- WHAT IS EXPECTED: The complete listing should be restated word for word.

- GIVEN ENTRIES:
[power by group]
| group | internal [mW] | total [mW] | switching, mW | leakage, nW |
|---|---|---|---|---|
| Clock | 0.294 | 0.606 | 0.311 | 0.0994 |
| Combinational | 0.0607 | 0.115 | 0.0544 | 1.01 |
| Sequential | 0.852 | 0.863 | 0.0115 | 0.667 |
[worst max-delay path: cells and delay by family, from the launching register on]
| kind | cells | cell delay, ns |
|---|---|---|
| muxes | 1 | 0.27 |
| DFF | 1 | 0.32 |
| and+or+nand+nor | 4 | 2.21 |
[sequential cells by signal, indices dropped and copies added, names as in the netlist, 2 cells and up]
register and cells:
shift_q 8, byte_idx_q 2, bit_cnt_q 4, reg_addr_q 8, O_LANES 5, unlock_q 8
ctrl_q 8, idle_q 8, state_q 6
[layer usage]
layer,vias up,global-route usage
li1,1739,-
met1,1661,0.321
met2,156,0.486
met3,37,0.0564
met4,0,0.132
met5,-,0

- EXPECTED ANSWER:
[power by group]
| group | internal [mW] | total [mW] | switching, mW | leakage, nW |
|---|---|---|---|---|
| Clock | 0.294 | 0.606 | 0.311 | 0.0994 |
| Combinational | 0.0607 | 0.115 | 0.0544 | 1.01 |
| Sequential | 0.852 | 0.863 | 0.0115 | 0.667 |
[worst max-delay path: cells and delay by family, from the launching register on]
| kind | cells | cell delay, ns |
|---|---|---|
| muxes | 1 | 0.27 |
| DFF | 1 | 0.32 |
| and+or+nand+nor | 4 | 2.21 |
[sequential cells by signal, indices dropped and copies added, names as in the netlist, 2 cells and up]
register and cells:
shift_q 8, byte_idx_q 2, bit_cnt_q 4, reg_addr_q 8, O_LANES 5, unlock_q 8
ctrl_q 8, idle_q 8, state_q 6
[layer usage]
layer,vias up,global-route usage
li1,1739,-
met1,1661,0.321
met2,156,0.486
met3,37,0.0564
met4,0,0.132
met5,-,0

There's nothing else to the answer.